Data supplied:
From an optimization exercise on the open Yosys and OpenROAD flow, aimed at small area; shortcuts taken in it are not production practice.
Function was checked by simulation only, so behaviour that the tests miss may differ from the original.
No activity file was given, so power comes from the tool's default toggle rates.

build 64:
## fenc
module fenc (
    input  wire        clk,
    input  wire        rst,           
    input  wire        cmd_valid,
    output wire        cmd_ready,
    input  wire [31:0] cmd,
    output wire        rsp_valid,
    output wire        rsp_ok,
    output wire [15:0] rsp_data
);
For scale: about 1500 cells after synthesis, roughly 620 flip-flops, about 54 I/O pins, roughly 0.018 mm2 of cells after synthesis.
export LEC_CHECK = 0
export CAP_MARGIN = 10
export CORE_MARGIN = 2
export CORE_UTILIZATION = 65
export GPL_TIMING_DRIVEN = 0
export SLEW_MARGIN = 10
create_clock -name core_clock -period 20.0 [get_ports {clk}]
standard.sh (not shown) runs the stock make flow with config.mk's settings and CLKGATE_MAP_FILE= SYNTH_SCRIPT=/design/flow/synth_recipe.tcl, a recipe that flattens the netlist after the stock synthesis.
==> flow/flow/run.sh <==
#!/bin/bash
# Standard ORFS layout with these changes:
#  - synthesis maps the logic with flow/abc_map.script (area only: deepsyn, then mapping; no ABC
#    buffering or gate sizing) and leaves adders to ABC too (no separate half/full-adder
#    mapping); everything else in synthesis, registers included, is unchanged;
#  - the port buffers are the smallest buffer cell;
#  - CTS uses larger sink clusters and no dummy loads.
set -euo pipefail
here=$(pwd)
rm -rf scripts_map
cp -r "$FLOW_HOME/scripts" scripts_map
cp flow/abc_map.script scripts_map/abc_speed.script
bash standard.sh SCRIPTS_DIR="$here/scripts_map" ADDER_MAP_FILE= synth > synth.log 2>&1
export BUFFER_PORTS_ARGS="-buffer_cell sky130_fd_sc_hd__buf_1"
export CTS_ARGS="-sink_clustering_enable -repair_clock_nets -dont_use_dummy_load -buf_list {sky130_fd_sc_hd__clkbuf_4} -sink_clustering_size 10 -sink_clustering_max_diameter 40"
bash standard.sh > layout.log 2>&1
==> flow/flow/abc_map.script <==
&get -n
&st
&deepsyn -T 60
&dch -f
&nf -R 1000
&put
topo
Build 64 finished every step from synthesis to the final layout, and the layout passed the timing, DRC and antenna checks.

What you have to do:
Extract exactly the leading lines of the data, stopping at and including the line with "mapping; no ABC".

Completed exercise:
From an optimization exercise on the open Yosys and OpenROAD flow, aimed at small area; shortcuts taken in it are not production practice.
Function was checked by simulation only, so behaviour that the tests miss may differ from the original.
No activity file was given, so power comes from the tool's default toggle rates.

build 64:
## fenc
module fenc (
    input  wire        clk,
    input  wire        rst,           
    input  wire        cmd_valid,
    output wire        cmd_ready,
    input  wire [31:0] cmd,
    output wire        rsp_valid,
    output wire        rsp_ok,
    output wire [15:0] rsp_data
);
For scale: about 1500 cells after synthesis, roughly 620 flip-flops, about 54 I/O pins, roughly 0.018 mm2 of cells after synthesis.
export LEC_CHECK = 0
export CAP_MARGIN = 10
export CORE_MARGIN = 2
export CORE_UTILIZATION = 65
export GPL_TIMING_DRIVEN = 0
export SLEW_MARGIN = 10
create_clock -name core_clock -period 20.0 [get_ports {clk}]
standard.sh (not shown) runs the stock make flow with config.mk's settings and CLKGATE_MAP_FILE= SYNTH_SCRIPT=/design/flow/synth_recipe.tcl, a recipe that flattens the netlist after the stock synthesis.
==> flow/flow/run.sh <==
#!/bin/bash
# Standard ORFS layout with these changes:
#  - synthesis maps the logic with flow/abc_map.script (area only: deepsyn, then mapping; no ABC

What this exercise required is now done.